| |
4.2.2 Network Decoding:
Recognition Using Word Models
In this section, we will focus on speech recognition using word models.
Word models are one of many different types of acoustic models that can
be used in our recognition system. We will
use the recognizer to decode a list of test utterances and will briefly
explain the recognition process.
Let's start by decoding a list of test utterances. We'll use utterances from
the TIDIGITS subset introduced in
Section 2. The features for this
subset have already been extracted.
Go to the directory $ISIP_TUTORIAL/sections/s04/s04_02_p02/.
cd $ISIP_TUTORIAL/sections/s04/s04_02_p02/
and run the following command:
isip_recognize -param params_decode_ihd.sof -list $ISIP_TUTORIAL/databases/lists/identifiers_test.sof -verbose all
Expected Output:
Command: isip_recognize -parameter_file params_decode.sof -list /ftp/pu./projects/speech/software/tutorials/production/ fundamentals/current/example./databases/lists/identifiers_test.sof -verbose all
Version: 1.23 (not released) 2003/05/21 23:10:45
loading audio database: $ISIP_TUTORIA./databases/db/tidigits_audio_db_test.sof
*** no symbol graph database file was specified ***
*** no transcription database file was specified ***
loading front-end: $ISIP_TUTORIAL/recipes/frontend.sof
loading language model: $ISIP_TUTORIAL/models/word_models/compare/lm_word_jsgf_8mix.sof
loading statistical model pool: $ISIP_TUTORIAL/models/word_models/compare/smp_word_8mix.sof
*** no configuration file was specified ***
opening the output file: $ISIP_TUTORIAL/sections/s04/s04_02_p02/results.out
processing file 1 (ah_111a): $ISIP_TUTORIA./databases/sof_8k/test/ah_111a.sof
hyp: ONE ONE ONE
score: -8946.990234375 frames: 138
processing file 2 (ah_1a): $ISIP_TUTORIAL/databases/sof_8k/test/ah_1a.sof
hyp: ONE
score: -5084.52880859375 frames: 79
....
The console output provides some brief diagnostic information about
the results, including the hypothesis for the current utterance, and the
(log) likelihood that the hypothesis
is correct. (Technically, this is simply a score presented
on a log scale that reflects the similarity between the utterances
and the best sequence of models that could have produced this score.)
Now, let's briefly examine the components needed to complete the recognition
process.
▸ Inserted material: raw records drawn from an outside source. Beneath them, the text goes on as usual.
// dlf_core
module dlf_core (
   input             clk,
   input             rstn,
   input             dlf_en,
   input  [4:0]      tdc_dout,
   input  [17:0]     dlf_a2,
   input  [17:0]     dlf_a3,
   input  [17:0]     dlf_b1,
   input  [17:0]     dlf_b2,
   input  [14:0]     dlf_sdm_nc_in,
   output [15:0]     dlf_out,
   output            dlf_valid
   );
For scale: roughly 260 flip-flops, ~61000 um^2 of cells after synthesis.
==> flow/config.mk <==
export PLATFORM = sky130hd
export DESIGN_NAME = dlf_core
export DESIGN_NICKNAME = dlf_core
export VERILOG_FILES = /design/flow/design.v
export SDC_FILE = /design/flow/constraint.sdc
export NUM_CORES = 4
export LEC_CHECK = 0
export CAP_MARGIN = 20
export CORE_MARGIN = 2
export CORE_UTILIZATION = 40
export SLEW_MARGIN = 35
export TNS_END_PERCENT = 75
==> flow/constraint.sdc <==
create_clock -name core_clock -period 25.0 [get_ports {clk}]
set_input_delay 5.0000 -clock core_clock [delete_from_list [all_inputs] [get_ports {clk}]]
set_output_delay 5.0000 -clock core_clock [all_outputs]
set_load 0.01 [all_outputs]
run.sh (not shown) runs the stock make flow with config.mk's settings and CLKGATE_MAP_FILE=.
The baseline completed with no timing, DRC or antenna violations.
Next try:
- ABC_AREA: default -> 1
- CAP_MARGIN: 20 -> 40
- CTS_CLUSTER_DIAMETER: default -> 81
- GPL_ROUTABILITY_DRIVEN: default -> 0
- GPL_TIMING_DRIVEN: default -> 0
- MAX_ROUTING_LAYER: default -> met4
- SLEW_MARGIN: 35 -> 20
- TNS_END_PERCENT: 75 -> 25
What happened: First-iteration DRC count increases by 36%; cell count increases by 9.5%.


dlf_core again, from the RTL that the note above started with.
## dlf_core
module dlf_core (
   input             clk,
   input             rstn,
   input             dlf_en,
   input  [4:0]      tdc_dout,
   input  [17:0]     dlf_a2,
   input  [17:0]     dlf_a3,
   input  [17:0]     dlf_b1,
   input  [17:0]     dlf_b2,
   input  [14:0]     dlf_sdm_nc_in,
   output [15:0]     dlf_out,
   output            dlf_valid
   );
   wire signed [5:0]  dec_in;
   wire signed [20:0] dec_out;
   wire signed [15:0] dec_out_slc;
   wire signed [15:0] dlf_sdm_nc_in_ext;
   wire signed [15:0] dlf_in;
   wire signed [15:0] lf_out;
   wire               dec_ce;
   reg  [15:0]        dlf_out_r;
   reg                dlf_valid_r;
   assign dec_in = tdc_dout - 6'sd16;
   assign dlf_sdm_nc_in_ext = {1'b0,dlf_sdm_nc_in};
   assign dec_out_slc = dec_out[20:5];
   assign dlf_in = dec_out_slc - dlf_sdm_nc_in_ext;
   decimator decimator_1(
			 .clk(clk),
			 .enable(dlf_en),
			 .rstn(rstn),
			 .filter_in(dec_in),
			 .filter_out(dec_out),
			 .ce_out(dec_ce)
			 );
   loop_filter loop_filter_1(
			     .clk(clk),
			     .rstn(rstn),
			     .enable(dec_ce),
			     .filter_in(dlf_in),
			     .ceout(),
			     .filter_out(lf_out),
			     .a2(dlf_a2),
			     .a3(dlf_a3),
			     .b1(dlf_b1),
			     .b2(dlf_b2)
			     );
   always @(posedge clk or negedge rstn) begin
      if (rstn == 1'b0) begin
	 dlf_out_r <= 16'd0;
	 dlf_valid_r <= 1'b0;
      end
      else begin
	 dlf_valid_r <= dec_ce;
	 if (dec_ce)
	   dlf_out_r <= lf_out;
      end
   end
   assign dlf_out = dlf_out_r;
   assign dlf_valid = dlf_valid_r;
endmodule
Settings: LEC_CHECK=0, ABC_AREA=0, CAP_MARGIN=20, CELL_PAD_IN_SITES_GLOBAL_PLACEMENT=2, CORE_ASPECT_RATIO=1.46, CORE_MARGIN=2, CORE_UTILIZATION=44, CTS_CLUSTER_DIAMETER=56, GPL_ROUTABILITY_DRIVEN=0, MAX_ROUTING_LAYER=met4, MIN_ROUTING_LAYER=met1, PLACE_DENSITY_LB_ADDON=0.09, SETUP_SLACK_MARGIN=-1.47, SLEW_MARGIN=20; clock period 15.5 ns.
The first run reached the layout checks and failed them: setup timing.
There are two console input files, a parameter file and a list
of audio utterance identifiers.
The first input, a parameter file,
is explained in detail in
Section 4.2.6.
The second item is described in
detail in
Section 2.4.2.
It simply defines a list of utterances to be processed using
utterances identifiers.
The parameter file's main purpose is to provide a reference to the
three main components of the recognizer: a front end, an acoustic
model library, and a hierarchy of language models.
You can view the parameter file,
params_decode.sof,
in your browser. It contains the following information:
@ Sof v1.0 @
@ HiddenMarkovModel 0 @
algorithm = "DECODE";
implementation = "VITERBI";
output_mode = "DATABASE";
output_type = "TEXT";
output_file = "$ISIP_TUTORIAL/sections/s04/s04_02_p02/results.out";
frontend = "$ISIP_TUTORIAL/recipes/frontend.sof";
audio_database = "$ISIP_TUTORIAL/databases/db/tidigits_audio_db_test.sof";
language_model= "$ISIP_TUTORIAL/models/word_models/compare/lm_word_jsgf_8mix.sof";
statistical_model_pool = "$ISIP_TUTORIAL/models/word_models/compare/smp_word_8mix.sof";
This is a text Sof file that contains the essential files
to configure and run the recognizer. Algorithm and implementation
specify recognition mode (e.g., DECODE), and the type of search
algorithm to be used (e.g., VITERBI). The parameters output_file
and output_type direct the recognizer to store the results
in text format in the file "results.out". The default output
format is binary, which is necessary for large-scale experiments.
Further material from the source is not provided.